Starting next fall, the two-way immersion program will expand to 20 classrooms in four Evanston schools. The program has been using 11 classrooms in two schools.
The Evanston/Skokie Elementary School District 65 board approved the plan Monday night despite the concerns of some parents who said that spreading the program among four schools could force some pupils to move.
“Learning requires stability,” said David Hessert, who has a kindergartner and a 1st grader in the program in Washington School. “Give us four or five years without moving anything else.”
But school officials said that because of growing enrollment, no two schools would have enough classroom space to handle the entire program. In addition, spreading the program among several schools would soften the impact on other programs, they said.
Teachers and parents generally agree that the program has been an effective method of helping children learn both languages.
“Two-way immersion is a really great program,” said board President Mary Rita Luecke. “I really hope you in the schools who are receiving this program will embrace it.”
The board’s 5-2 vote to expand the program caps weeks of discussion. Last month, Supt. Hardy Murphy recommended offering the program at four schools, prompting teachers in the program to oppose it.
By spreading the program among four schools, the teachers said, there would be less opportunity for collaboration, the district would have to spend more on instruction materials, and Spanish-speaking pupils could be isolated from peers.
“Sometimes kids need to be around other kids,” said Bob Carroll, president of the District 65 Educators Council, the union representing teachers. “That doesn’t happen if they’re always with the same kids each year.”
District officials had considered other options, including expanding the program to three schools by adding classes at Oakton School. But Oakton parents opposed that plan, saying it would lead to overcrowding and use up classrooms used for special education, music and art.
Board member Marianne Kountoures, who voted against the expansion, said she would prefer to see Latino children move more quickly into general-education classrooms after coming out of an alternative bilingual program. The two-way immersion program takes too much classroom space away from other pupils, she said.
The two-way immersion program started four years ago and now has 145 Spanish-speaking pupils and 127 English-speaking pupils, officials said. It serves pupils in kindergarten through 3rd grade in Washington and Dawes Schools.
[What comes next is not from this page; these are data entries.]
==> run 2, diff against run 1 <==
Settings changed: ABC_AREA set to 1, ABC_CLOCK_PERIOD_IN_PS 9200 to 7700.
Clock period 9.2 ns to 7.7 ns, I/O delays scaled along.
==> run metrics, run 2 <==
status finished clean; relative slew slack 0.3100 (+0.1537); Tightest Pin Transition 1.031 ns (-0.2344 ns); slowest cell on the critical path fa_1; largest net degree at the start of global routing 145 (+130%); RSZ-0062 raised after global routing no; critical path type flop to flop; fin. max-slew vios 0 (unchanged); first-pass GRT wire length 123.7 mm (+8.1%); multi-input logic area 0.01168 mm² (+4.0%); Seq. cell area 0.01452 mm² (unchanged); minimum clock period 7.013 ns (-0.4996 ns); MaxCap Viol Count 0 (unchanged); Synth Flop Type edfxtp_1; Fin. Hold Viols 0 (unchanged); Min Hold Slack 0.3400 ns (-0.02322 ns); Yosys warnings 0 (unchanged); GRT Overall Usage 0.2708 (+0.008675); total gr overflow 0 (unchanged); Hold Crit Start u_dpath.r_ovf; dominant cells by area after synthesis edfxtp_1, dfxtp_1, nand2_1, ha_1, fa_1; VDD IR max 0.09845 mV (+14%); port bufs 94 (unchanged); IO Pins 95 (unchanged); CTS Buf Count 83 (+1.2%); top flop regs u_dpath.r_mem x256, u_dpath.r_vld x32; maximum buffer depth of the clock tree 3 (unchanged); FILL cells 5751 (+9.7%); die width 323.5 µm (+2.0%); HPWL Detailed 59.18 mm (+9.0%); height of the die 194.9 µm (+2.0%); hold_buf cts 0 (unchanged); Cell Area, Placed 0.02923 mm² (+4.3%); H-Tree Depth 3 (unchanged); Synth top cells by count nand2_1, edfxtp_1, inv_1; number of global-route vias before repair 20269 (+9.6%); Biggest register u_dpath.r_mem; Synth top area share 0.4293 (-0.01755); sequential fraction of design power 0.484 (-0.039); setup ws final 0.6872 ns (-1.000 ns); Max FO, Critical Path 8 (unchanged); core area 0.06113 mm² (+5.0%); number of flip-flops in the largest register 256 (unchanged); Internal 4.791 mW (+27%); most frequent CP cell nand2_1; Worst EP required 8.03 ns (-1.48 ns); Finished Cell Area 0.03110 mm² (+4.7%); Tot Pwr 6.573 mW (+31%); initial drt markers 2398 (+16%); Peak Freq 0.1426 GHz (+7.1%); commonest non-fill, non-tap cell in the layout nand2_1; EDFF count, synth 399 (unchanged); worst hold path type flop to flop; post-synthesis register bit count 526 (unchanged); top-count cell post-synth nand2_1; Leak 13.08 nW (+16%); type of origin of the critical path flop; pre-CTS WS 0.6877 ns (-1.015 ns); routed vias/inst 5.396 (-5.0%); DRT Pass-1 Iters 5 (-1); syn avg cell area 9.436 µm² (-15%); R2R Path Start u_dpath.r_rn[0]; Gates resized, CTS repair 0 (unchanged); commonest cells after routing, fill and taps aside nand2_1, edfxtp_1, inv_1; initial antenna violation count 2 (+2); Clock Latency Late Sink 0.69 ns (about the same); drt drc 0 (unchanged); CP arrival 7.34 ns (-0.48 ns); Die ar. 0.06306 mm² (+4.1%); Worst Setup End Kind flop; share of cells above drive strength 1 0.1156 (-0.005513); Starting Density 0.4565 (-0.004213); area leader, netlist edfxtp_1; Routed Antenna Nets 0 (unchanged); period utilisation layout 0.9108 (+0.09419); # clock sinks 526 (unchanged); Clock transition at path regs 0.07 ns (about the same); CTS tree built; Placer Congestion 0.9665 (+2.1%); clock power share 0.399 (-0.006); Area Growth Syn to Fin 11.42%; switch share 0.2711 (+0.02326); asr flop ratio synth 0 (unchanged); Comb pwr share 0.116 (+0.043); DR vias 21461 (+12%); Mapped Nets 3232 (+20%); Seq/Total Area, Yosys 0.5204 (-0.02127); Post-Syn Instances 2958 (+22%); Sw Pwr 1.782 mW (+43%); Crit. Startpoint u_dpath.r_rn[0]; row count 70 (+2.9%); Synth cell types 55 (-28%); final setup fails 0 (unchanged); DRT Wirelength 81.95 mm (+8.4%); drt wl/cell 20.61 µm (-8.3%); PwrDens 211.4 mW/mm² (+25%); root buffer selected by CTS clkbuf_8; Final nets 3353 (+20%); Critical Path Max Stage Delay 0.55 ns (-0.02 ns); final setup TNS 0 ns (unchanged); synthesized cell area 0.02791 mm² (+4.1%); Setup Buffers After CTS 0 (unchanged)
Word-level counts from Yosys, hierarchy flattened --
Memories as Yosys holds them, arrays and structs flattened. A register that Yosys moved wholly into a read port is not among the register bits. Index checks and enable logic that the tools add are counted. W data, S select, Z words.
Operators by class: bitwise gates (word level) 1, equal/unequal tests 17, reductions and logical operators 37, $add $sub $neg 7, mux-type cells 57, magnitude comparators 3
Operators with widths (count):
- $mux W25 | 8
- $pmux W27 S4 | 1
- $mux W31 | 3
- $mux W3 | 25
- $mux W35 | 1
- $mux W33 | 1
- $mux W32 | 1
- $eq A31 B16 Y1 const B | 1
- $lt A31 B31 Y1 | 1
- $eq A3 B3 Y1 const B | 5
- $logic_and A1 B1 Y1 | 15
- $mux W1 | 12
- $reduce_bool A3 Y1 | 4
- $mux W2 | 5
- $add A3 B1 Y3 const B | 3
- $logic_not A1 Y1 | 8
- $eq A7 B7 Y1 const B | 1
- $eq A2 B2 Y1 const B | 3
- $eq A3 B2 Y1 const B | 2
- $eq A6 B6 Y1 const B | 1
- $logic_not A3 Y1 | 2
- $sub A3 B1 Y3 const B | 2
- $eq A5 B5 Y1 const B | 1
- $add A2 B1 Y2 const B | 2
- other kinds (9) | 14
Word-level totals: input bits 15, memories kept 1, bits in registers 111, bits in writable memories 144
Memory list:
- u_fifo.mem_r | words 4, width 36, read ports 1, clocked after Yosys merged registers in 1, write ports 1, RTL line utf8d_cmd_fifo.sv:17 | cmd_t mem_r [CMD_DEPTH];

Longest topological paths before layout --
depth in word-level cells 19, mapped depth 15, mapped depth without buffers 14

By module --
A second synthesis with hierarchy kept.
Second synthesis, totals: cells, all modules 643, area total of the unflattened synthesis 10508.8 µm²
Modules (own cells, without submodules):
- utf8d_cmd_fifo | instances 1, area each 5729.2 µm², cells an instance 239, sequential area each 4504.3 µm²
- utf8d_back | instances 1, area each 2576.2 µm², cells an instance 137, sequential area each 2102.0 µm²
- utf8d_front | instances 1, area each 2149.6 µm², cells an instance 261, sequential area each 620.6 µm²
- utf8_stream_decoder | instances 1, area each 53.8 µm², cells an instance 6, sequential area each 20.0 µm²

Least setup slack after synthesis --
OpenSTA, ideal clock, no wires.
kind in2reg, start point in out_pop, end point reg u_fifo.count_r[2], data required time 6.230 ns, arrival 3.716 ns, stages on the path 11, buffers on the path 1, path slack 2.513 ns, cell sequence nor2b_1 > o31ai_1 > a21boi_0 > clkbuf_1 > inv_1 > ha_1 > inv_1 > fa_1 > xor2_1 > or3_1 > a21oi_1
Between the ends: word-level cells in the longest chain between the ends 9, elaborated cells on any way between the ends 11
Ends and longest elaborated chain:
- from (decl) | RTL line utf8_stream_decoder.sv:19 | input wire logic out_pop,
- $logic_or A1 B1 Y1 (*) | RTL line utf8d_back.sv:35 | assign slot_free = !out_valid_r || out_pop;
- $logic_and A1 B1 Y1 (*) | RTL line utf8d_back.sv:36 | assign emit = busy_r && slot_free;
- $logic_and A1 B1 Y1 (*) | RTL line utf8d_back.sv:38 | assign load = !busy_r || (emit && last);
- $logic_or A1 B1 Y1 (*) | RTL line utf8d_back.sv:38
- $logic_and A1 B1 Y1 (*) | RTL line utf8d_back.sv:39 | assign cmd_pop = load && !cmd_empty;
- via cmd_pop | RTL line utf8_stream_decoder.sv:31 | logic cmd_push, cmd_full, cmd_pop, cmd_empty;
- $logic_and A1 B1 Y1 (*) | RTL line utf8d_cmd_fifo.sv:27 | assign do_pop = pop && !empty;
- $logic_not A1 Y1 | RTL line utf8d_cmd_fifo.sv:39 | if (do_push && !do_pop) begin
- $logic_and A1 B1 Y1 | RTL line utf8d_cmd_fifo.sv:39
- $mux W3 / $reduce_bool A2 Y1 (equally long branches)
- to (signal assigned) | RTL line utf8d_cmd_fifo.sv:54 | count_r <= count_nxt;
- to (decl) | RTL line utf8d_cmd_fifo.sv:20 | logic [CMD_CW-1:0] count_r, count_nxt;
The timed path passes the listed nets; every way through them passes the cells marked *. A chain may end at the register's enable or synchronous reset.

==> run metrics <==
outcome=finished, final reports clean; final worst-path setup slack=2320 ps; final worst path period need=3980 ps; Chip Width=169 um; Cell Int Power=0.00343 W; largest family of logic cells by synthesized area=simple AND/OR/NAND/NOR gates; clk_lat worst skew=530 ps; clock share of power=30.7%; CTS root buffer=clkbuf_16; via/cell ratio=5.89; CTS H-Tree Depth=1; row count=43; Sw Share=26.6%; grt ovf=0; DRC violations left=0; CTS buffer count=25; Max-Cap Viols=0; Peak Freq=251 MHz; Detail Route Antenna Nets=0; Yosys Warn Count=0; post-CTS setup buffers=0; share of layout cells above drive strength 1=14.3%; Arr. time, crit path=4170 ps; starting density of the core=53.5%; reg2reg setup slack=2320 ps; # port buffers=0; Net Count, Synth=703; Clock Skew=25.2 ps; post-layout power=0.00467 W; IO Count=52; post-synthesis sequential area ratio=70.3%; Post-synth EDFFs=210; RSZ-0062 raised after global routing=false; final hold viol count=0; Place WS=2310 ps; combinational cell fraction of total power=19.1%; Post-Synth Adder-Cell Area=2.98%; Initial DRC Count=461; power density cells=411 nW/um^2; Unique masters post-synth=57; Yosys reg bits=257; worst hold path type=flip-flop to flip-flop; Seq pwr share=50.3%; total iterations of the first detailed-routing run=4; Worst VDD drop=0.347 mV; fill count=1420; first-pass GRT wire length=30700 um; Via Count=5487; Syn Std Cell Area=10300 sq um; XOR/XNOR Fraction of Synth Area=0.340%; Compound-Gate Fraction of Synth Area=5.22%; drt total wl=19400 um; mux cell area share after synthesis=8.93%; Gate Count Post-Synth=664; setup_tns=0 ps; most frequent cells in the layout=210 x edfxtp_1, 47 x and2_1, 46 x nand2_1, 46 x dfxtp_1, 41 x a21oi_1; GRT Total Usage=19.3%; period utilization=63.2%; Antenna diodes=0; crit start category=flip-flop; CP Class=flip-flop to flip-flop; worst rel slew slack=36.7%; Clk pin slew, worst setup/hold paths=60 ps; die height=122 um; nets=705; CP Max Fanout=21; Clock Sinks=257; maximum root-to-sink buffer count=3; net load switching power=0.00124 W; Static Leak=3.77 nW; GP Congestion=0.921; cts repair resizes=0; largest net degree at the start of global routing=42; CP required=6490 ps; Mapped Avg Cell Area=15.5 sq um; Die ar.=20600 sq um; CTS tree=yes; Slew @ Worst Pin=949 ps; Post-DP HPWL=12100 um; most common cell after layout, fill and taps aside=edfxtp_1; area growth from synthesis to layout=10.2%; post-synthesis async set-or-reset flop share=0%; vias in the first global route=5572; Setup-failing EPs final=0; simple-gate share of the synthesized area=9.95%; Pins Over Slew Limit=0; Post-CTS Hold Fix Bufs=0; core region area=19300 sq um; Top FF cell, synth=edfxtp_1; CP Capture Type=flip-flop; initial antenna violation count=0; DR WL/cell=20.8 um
The program–intended to slowly replace the district’s traditional bilingual classes–will increase to 30 classrooms in four schools within the next five years, said Jan Roy, district spokeswoman. The other two schools will be Oakton and Dewey Schools, officials said.
Enrollment of Spanish-speaking students grew 14 percent this year, school administrators said. The district has 13 schools and 6,600 pupils.
Evanston educators said the two-way immersion program is more effective at improving the academic performance of Latino pupils than the district’s older bilingual program, which does not include English-speaking pupils in classrooms.
“This is the best possible scenario that makes the most people happy,” Roy said.